EXPEDIA GROUP TECHNOLOGY — SOFTWARE

Kafka Blue-Green Deployment

How to deploy a new version of a Kafka cluster in a production environment using a blue-green deployment

David Virgil

Published in

Expedia Group Technology

7 min readDec 5, 2019

One of the most challenging and error prone tasks that I have faced as a developer, is performing software/infrastructure upgrades in a production Apache Kafka cluster. This post will explore two different approaches that we have used while working on Expedia Partner Solutions™ (Part of Expedia Group™) data lake.

Batch deployment

The first approach I took was to make partial updates of the cluster and then doing reassignment of partitions. This approach involves batch updates of the production cluster:

Moving all the traffic from one batch of nodes to the rest of the nodes (the intact ones). To do this you have to use a Kafka command to reassign partitions.
Updating the batch while the rest of the nodes remain the same and all the traffic has been redirected to them.
Doing the same with the rest of the batches, reassigning partitions and installing the new software/hardware.

As you can see this process is quite manual and dangerous. One of the consequences of this approach is that the Kafka cluster would have more load and it would incur into several topic rebalances.

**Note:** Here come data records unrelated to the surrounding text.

<file path="config.mk">
export PLATFORM = sky130hd
export DESIGN_NAME = dpc_port_ctrl
export DESIGN_NICKNAME = d
export VERILOG_FILES = /design/src/logic/dpc_pkg.sv /design/src/logic/dpc_port_ctrl.sv
export VERILOG_INCLUDE_DIRS = /design/src /design/src/logic
export SDC_FILE = /design/constraint.sdc
export NUM_CORES = 1
export LEC_CHECK = 0
export ABC_CLOCK_PERIOD_IN_PS = 1950
export BUFFER_PORTS_ARGS = -buffer_cell sky130_fd_sc_hd__buf_2
export CORE_UTILIZATION = 40
export DETAILED_ROUTE_END_ITERATION = 12
export GPL_TIMING_DRIVEN = 0
export MAX_ROUTING_LAYER = met4
export PLACE_DENSITY = 0.66
export SETUP_SLACK_MARGIN = 0.3
export SYNTH_ARGS = -nofsm -noshare
export SYNTH_HDL_FRONTEND = slang
export SYNTH_SLANG_ARGS = --single-unit
</file>
<file path="constraint.sdc">
create_clock -name clk_sys -period 1.95 [get_ports clk_sys]
set_clock_uncertainty 0.05 [all_clocks]
set_input_delay 0.0975 -clock clk_sys [delete_from_list [all_inputs] [get_ports clk_sys]]
set_output_delay 0.0975 -clock clk_sys [all_outputs]
set_load 0.01 [all_outputs]
</file>
<file path="src/logic/dpc_map.svh">
// Pin timing counts and addresses for the dual-port memory port controller
`ifndef DPC_MAP_SVH
`define DPC_MAP_SVH
`define DPC_ADDR_W          15
`define DPC_DATA_W          8
`define DPC_MBOX_RIGHT      15'h7FFF
`define DPC_MBOX_LEFT       15'h7FFE
`define DPC_TOKEN_COUNT     8
`define DPC_CLK_PERIOD_NS   10
// Timing figures in ns; arbitrary plain defaults for the speed grade
`define DPC_SETUP_NS        10
`define DPC_ACCESS_NS       20
`define DPC_FLOW_NS         30
`define DPC_BUSY_NS         20
`define DPC_TURN_NS         10
`define DPC_TOKEN_RD_NS     20
// Least times round up to whole cycles
`define DPC_CYC(ns) (((ns) + `DPC_CLK_PERIOD_NS - 1) / `DPC_CLK_PERIOD_NS)
`define DPC_SETUP_CYC       `DPC_CYC(`DPC_SETUP_NS)
`define DPC_ACCESS_CYC      `DPC_CYC(`DPC_ACCESS_NS + `DPC_FLOW_NS)
`define DPC_BUSY_CYC        `DPC_CYC(`DPC_BUSY_NS)
`define DPC_TURN_CYC        `DPC_CYC(`DPC_TURN_NS)
`define DPC_TOKEN_RD_CYC    `DPC_CYC(`DPC_TOKEN_RD_NS + `DPC_ACCESS_NS)
`endif

</file>
<file path="src/logic/dpc_pkg.sv">
// Types for the dual-port memory port controller
`default_nettype none
package dpc_pkg;
    typedef enum logic [2:0] {
        ST_IDLE  = 3'b000,
        ST_BUSYW = 3'b001,
        ST_SETUP = 3'b010,
        ST_STROBE = 3'b011,
        ST_READ  = 3'b100,
        ST_TURN  = 3'b101,
        ST_DONE  = 3'b110
    } dpc_state_t;
    typedef struct packed {
        dpc_state_t  st;
        logic [7:0]  cnt;
        logic        is_wr;
        logic        is_tok;
        logic        tok_rd;
        logic [14:0] addr;
        logic [7:0]  wdat;
        logic [7:0]  rdat;
        logic        ce_n;
        logic        sel_n;
        logic        rw_n;
        logic        oe_n;
        logic        dq_oe;
        logic        done;
        logic        busy_s1;
        logic        busy_s2;
        logic        int_s1;
        logic        int_s2;
    } dpc_regs_t;
endpackage
`default_nettype wire

</file>
<file path="src/logic/dpc_port_ctrl.sv">
// Controller for one port of the asynchronous dual-port memory
//
// Summary of operation
// Write data stands a setup interval before read/write strobe rises.
// Device accepts strobe- or select-ended writes; we end by strobe.
// Read waits flowthrough delay after the other port's write data.
// Reads assert output enable and chip select, wait the access time.
// Token access asserts token select instead of chip select.
// Top word is right mailbox, next lower is left mailbox.
// Writing the other port's mailbox raises its interrupt flag.
// Reading own mailbox clears own interrupt flag.
// Reading other mailbox leaves its interrupt flag untouched.
// Busy toward a port blocks its mailbox write from interrupting.
// Busy toward a port blocks its own mailbox read.
// Arbiter grants a contended location to exactly one port.
// Busy appears a busy delay after address match or select.
// Role pin high makes the device master driving busy.
// Role pin low makes the device slave taking busy in.
// Writes wait until busy has settled before strobing.
// Eight token latches, apart from the memory array.
// Token index is the three lowest address lines only.
// After token write, deselect a turnaround then wait before reading.
// Token write uses only the lowest data line.
// Only the owner releases a token; pending request then wins.
// Token read returns the latch value on every data line.
// Simultaneous token requests grant exactly one side.
`timescale 1ns/1ps
`default_nettype none
`include "dpc_map.svh"
module dpc_port_ctrl
    import dpc_pkg::*;
#(
    parameter int ADDR_W = `DPC_ADDR_W,
    parameter int DATA_W = `DPC_DATA_W
) (
    input  wire logic              clk_sys,
    input  wire logic              srst,
    input  wire logic              req_valid,
    output logic                   req_ready,
    input  wire logic              req_write,
    input  wire logic              req_token,
    input  wire logic [14:0]       req_addr,
    input  wire logic [7:0]        req_wdata,
    output logic                   rsp_valid,
    output logic [7:0]             rsp_rdata,
    output logic                   mbox_irq,
    output logic                   mem_ce_n,
    output logic                   mem_token_latch_select_n,
    output logic                   mem_rw_n,
    output logic                   mem_oe_n,
    output logic [14:0]            mem_addr,
    output logic [7:0]             mem_dq_o,
    output logic                   mem_dq_oe,
    input  wire logic [7:0]        mem_dq_i,
    input  wire logic              mem_busy_n,
    input  wire logic              mem_int_n
);
    import dpc_pkg::*;

    localparam logic [7:0] SETUP_C = 8'(`DPC_SETUP_CYC);
    localparam logic [7:0] ACC_C   = 8'(`DPC_ACCESS_CYC);
    localparam logic [7:0] BUSY_C  = 8'(`DPC_BUSY_CYC);
    localparam logic [7:0] TURN_C  = 8'(`DPC_TURN_CYC);
    localparam logic [7:0] TRD_C   = 8'(`DPC_TOKEN_RD_CYC);

    dpc_regs_t r_ff;
    dpc_regs_t nxt_r;

    // Token index only: upper lines are don't care to the device
    function automatic logic [14:0] tok_addr(input logic [14:0] a);
        tok_addr = {12'h000, a[2:0]};
    endfunction

    // Sequencer: one access at a time, strobe-terminated writes
    always_comb begin
        nxt_r = r_ff;
        nxt_r.done = 1'b0;
        // Busy and interrupt pin inputs pass two flops before use
        nxt_r.busy_s1 = ~mem_busy_n;
        nxt_r.busy_s2 = r_ff.busy_s1;
        nxt_r.int_s1 = ~mem_int_n;
        nxt_r.int_s2 = r_ff.int_s1;
        case (r_ff.st)
            ST_IDLE: begin
                if (req_valid) begin
                    nxt_r.is_wr = req_write;
                    nxt_r.is_tok = req_token;
                    nxt_r.tok_rd = 1'b0;
                    nxt_r.addr = req_token ? tok_addr(req_addr) : req_addr;
                    nxt_r.wdat = req_token ? {7'h00, req_wdata[0]} : req_wdata;
                    nxt_r.ce_n = req_token;
                    nxt_r.sel_n = ~req_token;
                    nxt_r.oe_n = req_write;
                    nxt_r.cnt = BUSY_C;
                    nxt_r.st = ST_BUSYW;
                end
            end
            ST_BUSYW: begin
                // Let busy settle, then hold off memory accesses (not token accesses) while it is asserted
                if (r_ff.cnt != 8'h00) begin
                    nxt_r.cnt = r_ff.cnt - 8'h01;
                end else if (!r_ff.busy_s2 || r_ff.is_tok) begin
                    if (r_ff.is_wr) begin
                        nxt_r.rw_n = 1'b0;
                        nxt_r.dq_oe = 1'b1;
                        nxt_r.cnt = SETUP_C;
                        nxt_r.st = ST_SETUP;
                    end else begin
                        nxt_r.cnt = ACC_C;
                        nxt_r.st = ST_READ;
                    end
                end
            end
            ST_SETUP: begin
                if (r_ff.cnt != 8'h00) begin
                    nxt_r.cnt = r_ff.cnt - 8'h01;
                end else begin
                    nxt_r.rw_n = 1'b1;
                    nxt_r.st = ST_STROBE;
                end
            end
            ST_STROBE: begin
                // Release data one cycle after strobe rises for hold
                nxt_r.dq_oe = 1'b0;
                nxt_r.ce_n = 1'b1;
                nxt_r.sel_n = 1'b1;
                if (r_ff.is_tok) begin
                    nxt_r.cnt = TURN_C;
                    nxt_r.st = ST_TURN;
                end else begin
                    nxt_r.st = ST_DONE;
                end
            end
            ST_TURN: begin
                // Token written: deselect, then read back the outcome
                if (r_ff.cnt != 8'h00) begin
                    nxt_r.cnt = r_ff.cnt - 8'h01;
                end else begin
                    nxt_r.sel_n = 1'b0;
                    nxt_r.oe_n = 1'b0;
                    nxt_r.tok_rd = 1'b1;
                    nxt_r.cnt = TRD_C;
                    nxt_r.st = ST_READ;
                end
            end
            ST_READ: begin
                if (r_ff.cnt != 8'h00) begin
                    nxt_r.cnt = r_ff.cnt - 8'h01;
                end else begin
                    // Token value sits on every line; keep bit 0 only
                    nxt_r.rdat = r_ff.is_tok ?
                        {7'h00, mem_dq_i[0]} : mem_dq_i;
                    nxt_r.oe_n = 1'b1;
                    nxt_r.ce_n = 1'b1;
                    nxt_r.sel_n = 1'b1;
                    nxt_r.st = ST_DONE;
                end
            end
            ST_DONE: begin
                nxt_r.done = 1'b1;
                nxt_r.st = ST_IDLE;
            end
            default: begin
                nxt_r.st = ST_IDLE;
            end
        endcase
        if (srst) begin
            nxt_r = '0;
            nxt_r.ce_n = 1'b1;
            nxt_r.sel_n = 1'b1;
            nxt_r.rw_n = 1'b1;
            nxt_r.oe_n = 1'b1;
        end
    end

    // State register
    always_ff @(posedge clk_sys) begin
        r_ff <= nxt_r;
    end

    // Pin and user outputs; all pin drives are flops
    assign req_ready = (r_ff.st == ST_IDLE);
    assign rsp_valid = r_ff.done;
    assign rsp_rdata = r_ff.rdat;
    assign mbox_irq = r_ff.int_s2;
    assign mem_ce_n = r_ff.ce_n;
    assign mem_token_latch_select_n = r_ff.sel_n;
    assign mem_rw_n = r_ff.rw_n;
    assign mem_oe_n = r_ff.oe_n;
    assign mem_addr = r_ff.addr;
    assign mem_dq_o = r_ff.wdat;
    assign mem_dq_oe = r_ff.dq_oe;
endmodule
`default_nettype wire

</file>
==> results.yml <==
power_and_ir_drop:
  leakagePower_nw: 1.82
  p_int_mw: 3.65
  p_seq_share_pct: 24.0
  p_clk_share_pct: 12.2
  switchingPower_mw: 2.65
  combPwrFrac_pct: 63.8
  p_per_area_mw_per_mm2: 1550
  worst_ir_drop_vdd_v: 0.000694
  swShare_pct: 42.1
layout:
  antenna-diode-count: 0
  layout_commonest_cell: "buf_2"
  layout_common_cells: "buf_2, dfxtp_1, buf_4"
  nets: 490
  drive_above_1_share_pct: 47.7
  area_growth_pct: 49.4
  stdcell_area_mm2: 0.00407
place:
  portBuffers: 75
  dp_hpwl_mm: 4.89
  gp_congestion: 0.907
  dp_slack_ns: -0.153
  postPlaceCellArea_mm2: 0.00325
synthesis:
  async_flop_share_pct: 0
  ys_seq_area_share_pct: 39.7
  yosys-top-cells-area: "dfxtp_1, a21oi_1, buf_4"
  netlist.top_cell.by_area: "dfxtp_1"
  synth-edff-count: 0
  ys_seq_elements: 54
  syn_area_mm2: 0.00273
  synth_top_area_share_pct: 39.7
  ys.flop_type: "dfxtp_1"
  synth.avg_cell_area_um2: 8.24
  syn_inst: 331
  ys_warn_count: 0
  synth.distinct_cells: 52
  syn_nets: 371
timing:
  final_max_slew_viol_count: 0
  rsz0062_at_grt: "true"
  setup_slack_ns: 0.106
  post-route-period-util_pct: 94.6
  worst_slew_pin_slew_ns: 0.546
  max-slew-margin-rel_pct: 63.6
  maxClockFrequency_mhz: 542
  holdWs_ns: 0.0184
  setup_viol: 0
  timing.final.crit_period_ns: 1.84
  finalHoldViolCount: 0
critical_path:
  critPathKind: "flip-flop to flip-flop"
  path_max_fanout: 7
  crit_start: "r_ff[44]$_SDFFE_PP0P_"
  start_kind: "flip-flop"
  rrSetupSlack_ns: 0.11
  r2r_start: "r_ff[44]$_SDFFE_PP0P_"
  cp.arrival_ns: 2.01
  endpoint_kind: "flip-flop"
  cp.required_ns: 2.11
die:
  die_y_um: 84.6
  die-area_mm2: 0.00715
  coreArea_mm2: 0.00646
  ioPinCount: 77
  num_rows: 29
  die_w_um: 84.6
  start_util_pct: 42.2
global_route:
  grt_max_degree: 18
  grt_pass1_vias: 2722
  grt_usage_pct: 22.6
  grt_util_met3_pct: 3.24
  grt_overflow: 0
  grt_pass1_wl_mm: 12.6
  antenna_found_initial: 0
  grt_use_met1_pct: 27.6
  grtUsageMet2_pct: 37.7
  top_usage_layer: "met2"
drt:
  drc: 4
  drt-initial-drc-count: 154
  antenna_left: 0
  routedWlPerCell_um: 15.6
  avgViaCountPerCell: 5.32
  wl_mm: 8.23
  vias: 2808
  drt_pass1_iterations: 8
clock_tree:
  clk_latency_ns: 0.31
  clkSinkCount: 54
  tritoncts: "done"
  clk_pin_slew_ns: 0.10
  cts_root_buffer: "clkbuf_8"
  htreeDepth: 2
  clock_path_buffers: 2
  numCtsBuffers: 5
status:
  violations: "DRC"
  status: "finished, violations left"
worst_hold_path:
  holdCritStartpoint: "mem_dq_i[4]"
  hold_class: "input pin to flip-flop"
flow_run:
  drv_cap: 0
## state kept, by name, summed over array words and instances (netlist names)
signal	flops
mem_addr	15
mem_token_latch_select_n	1
mbox_irq	1
mem_dq_o	8
rsp_rdata	8
mem_rw_n	1
rsp_valid	1
mem_ce_n	1
mem_oe_n	1
mem_dq_oe	1
r_ff	16
## power by group through the flow
stage	Combinational, mW	Sequential, mW	Clock [mW]
global placement	2.64	1.50	0
CTS	3.36	1.50	0.782
global route	4.28	1.54	0.840
finish	4.02	1.52	0.767
floorplan	2.04	1.49	0
detailed placement	2.66	1.51	0
## cell families (layout without fill, tap and decap cells)
| logic type | Yosys count | count (layout) | share of synthesized area, % |
|---|---|---|---|
| compound gates | 84 | 85 | 19.1 |
| xor+xnor | 1 | 1 | 0.321 |
| fa+ha+maj | 2 | 2 | 0.918 |
| buf+inv | 61 | 180 | 13.3 |
| flops | 54 | 54 | 39.7 |
| mux | 4 | 4 | 1.51 |
| simple gates | 125 | 125 | 25.1 |
## synthesized netlist by cell type (3+ instances only)
library cell and number:
a211oi_1 5, a21oi_1 50, and3_1 22, buf_1 3
buf_2 8, buf_4 33, clkbuf_1 10, dfxtp_1 54
inv_1 6, mux2i_1 3, nand2_1 29, nand2b_1 3
nand3b_1 8, nor2_1 28, nor2b_1 8, nor3_1 8
nor3b_1 3, o21ai_0 8
## path summary, 6_finish.rpt
path | cells after the start | to
hold reg to reg | 1 | r_ff[2]$_SDFF_PP0_
setup reg to reg | 7 | r_ff[52]$_SDFFE_PP0P_
hold / removal | 3 | rsp_rdata[4]$_SDFFE_PP0P_
setup / recovery | 7 | r_ff[52]$_SDFFE_PP0P_
## final cells by class
| type | count | area (µm²) |
|---|---|---|
| buffer | 54 | 398 |
| clock buffer | 5 | 68.8 |
| clock inverter | 3 | 43.8 |
| fill | 546 | 2380 |
| inverter | 7 | 33.8 |
| multi-input combinational | 217 | 1600 |
| sequential | 54 | 1090 |
| tap | 77 | 96.3 |
| timing repair buffer | 111 | 747 |
## metal layers
layer | part of all wire (%) | routed length, µm
met4 | 2.8 | 231
met5 | 0 | 0
met1 | 44 | 3630
met3 | 3.8 | 312
met2 | 49 | 4060
## worst max-delay path, cell delays in order, from the launching register on
cell,delay (ns)
dfxtp_4,0.38
inv_4,0.04
ha_4,0.15
nor3b_4,0.16
and2_1,0.19
buf_6,0.14
o32a_4,0.33
mux2_4,0.30
## per-stage QoR
| stage | utilization, % | power (mW) | TNS [ns] | std cells |
|---|---|---|---|---|
| after floorplan | - | 3.53 | 0 | 331 |
| after global placement | 50.3 | 4.14 | -1.03 | 483 |
| after detailed placement | 50.3 | 4.17 | -0.705 | 483 |
| after CTS | 58.7 | 5.63 | 0 | 522 |
| after global routing | 63.1 | 6.66 | 0 | 528 |
| final | 63.1 | 6.31 | 0 | 528 |
## what timing repair did
action	4_1_cts	5_1_grt
hold endpoints to repair	15	0
cloned	2	2
resized for setup	40	49
hold buffers	15	0
buffers inserted	14	4
setup endpoints to repair	46	49
pin swaps	10	19
Power figures use the tool's default switching activity.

For example, imagine that you have a production Kafka cluster of 100 brokers. Maybe you have to use update batches of 10 nodes for not affecting the incoming Kafka traffic. This process would involve 10 reassignment of partitions and 10 batch updates.

If you’re interested to know more about Kafka batch deployment and topic rebalancing I have covered it in detail in another blog post.

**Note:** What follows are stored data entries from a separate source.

==> src/pphp_pkg.sv <==
//==============================================================================
// Contract
// - Port is passive; the host makes every strobe, the device never does.
// - Narrow external bus carries byte data in the low bit positions.
// - Strobes count only while host select is low; tie low for continuous use.
// - Recognised host request refills output buffer or drains input buffer once programmed.
// - Wide external bus sets full/empty after every completed transaction; status reads set neither.
// - Narrow bus: control bit 0 set means 16-bit logical, clear 8-bit.
// - Effective byte select is the pin XOR control bit 3.
// - Narrow 16-bit logical: flags after high byte if polarity 0, low byte if 1.
// - Narrow 8-bit logical: low byte only, flag on every completed access; status reads and select 1 accesses set no flag.
// - Control bit 1 picks separate strobes or one strobe plus read/write line.
// - Separate strobes active low; single strobe level set by control bit 2.
// - Control bit 4 sets flag pin levels; active high when the bit is low.
// - Control bit 5 puts the active-high OR of both flags on input-full pin.
// - Control bit 6 inverts empty bit in status byte only, not the pin.
// - Host reads the status byte only while status select is asserted.
// - Narrow reads: upper lane off; low lane status, low byte or high byte.
// - Wide reads: full word, swapped when bit 0 set; status with zero byte.
// - Narrow writes load low byte or, in 16-bit logical, high byte; other kept.
// - Wide writes load the full word, swapped when bit 0 set.
// - Output buffer loads from I/O unit word; input buffer loads from host bus.
// - Device drives input-full and output-empty pins showing buffer state.
//==============================================================================
package pphp_pkg;
  localparam int unsigned DATA_W = 16;
  localparam int unsigned BYTE_W = 8;
  localparam int unsigned LANES = 2;
  // Control register fields
  localparam int unsigned CTL_LOGICAL_WIDTH = 0;
  localparam int unsigned CTL_PROTOCOL = 1;
  localparam int unsigned CTL_DS_POL = 2;
  localparam int unsigned CTL_BSEL_POL = 3;
  localparam int unsigned CTL_FLAG_POL = 4;
  localparam int unsigned CTL_FLAG_MERGE = 5;
  localparam int unsigned CTL_STATUS_INV = 6;
  localparam int unsigned CTL_EXT_WIDTH = 7;
  localparam logic [DATA_W-1:0] CONTROL_RESET = 16'h0000;
  // Status byte fields
  localparam int unsigned STAT_FULL_BIT = 0;
  localparam int unsigned STAT_EMPTY_BIT = 1;
  localparam logic [BYTE_W-1:0] ZERO_BYTE = 8'h00;
  // Lane enables, active low
  localparam logic [LANES-1:0] LANES_OFF = 2'h3;
  localparam logic [LANES-1:0] LANE_LOW_ON = 2'h2;
  localparam logic [LANES-1:0] LANES_ON = 2'h0;
  // Synchroniser vector layout
  localparam int unsigned SYNC_SELN = 0;
  localparam int unsigned SYNC_IDSN = 1;
  localparam int unsigned SYNC_ODSN = 2;
  localparam int unsigned SYNC_RW = 3;
  localparam int unsigned SYNC_DS = 4;
  localparam int unsigned SYNC_BSEL = 5;
  localparam int unsigned SYNC_STAT = 6;
  localparam int unsigned SYNC_BUS = 7;
  localparam int unsigned SYNC_W = SYNC_BUS + DATA_W;
  localparam logic [SYNC_W-1:0] SYNC_RESET = 23'h000007;
  // Input path buffer
  localparam int unsigned BUF_DEPTH = 2;
endpackage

Blue-green Kafka deployment

On the other hand, the blue-green deployment technique minimizes the risks of the batching approach explained previously. It consists of creating a group of new instances and when the new instances are ready, the producer traffic is switched over to the new cluster.

The following diagram shows the architecture to implement.

Kafka Blue-green architecture in a AWS environment.

The main idea behind it is to have two Kafka clusters running in parallel and switch the traffic by updating the Route53 DNS record to point to the new cluster. The old cluster is not removed immediately. It is necessary to wait until all the traffic from the producers has been switched and all the consumers have processed all the topics. This means that for all the topics in the old Kafka cluster there is zero lag.

Why we did not use AWS CodeDeploy

AWS CodeDeploy has an option to make blue-green deployments. It allows deploying a new version of your code/application without affecting users. So, it deploys the code in new instances and once all the instances are ready it unsubscribes the old instances from the load balancer and subscribes the new instances to the autoscaling group.

Creation of Codedeploy deployment in AWS.

Once the instances are being deregistered from the load balancer, you can choose to terminate them or keep them.

CodeDeploy works fine when a new version of the application is being deployed. The blue-green deployment really does what it is expected, but in the case of infrastructure changes, CodeDeploy blue-green deployment is not helping much. When AWS CloudFormation makes a launch configuration update to an existing Autoscaling group the existing EC2 instances are terminated and new ones are created. And obviously this is something that is not acceptable in a stateful service like Kafka, so for this reason we do not use CodeDeploy for Kafka deployments.

It’s worth mentioning though that CodeDeploy has many interesting features including all-at-once / one-by-one deployments, rollbacks and more. A full discussion is beyond the scope of this article so I will write about it in a future post.

Blue-green implementation

Blue-green deployment requires us to deploy a new Kafka cluster in production. In order to be able to deploy two different Kafka clusters in production with the same CloudFormation codebase, we modified our CloudFormation code to include a function suffix in the name of all of our resources.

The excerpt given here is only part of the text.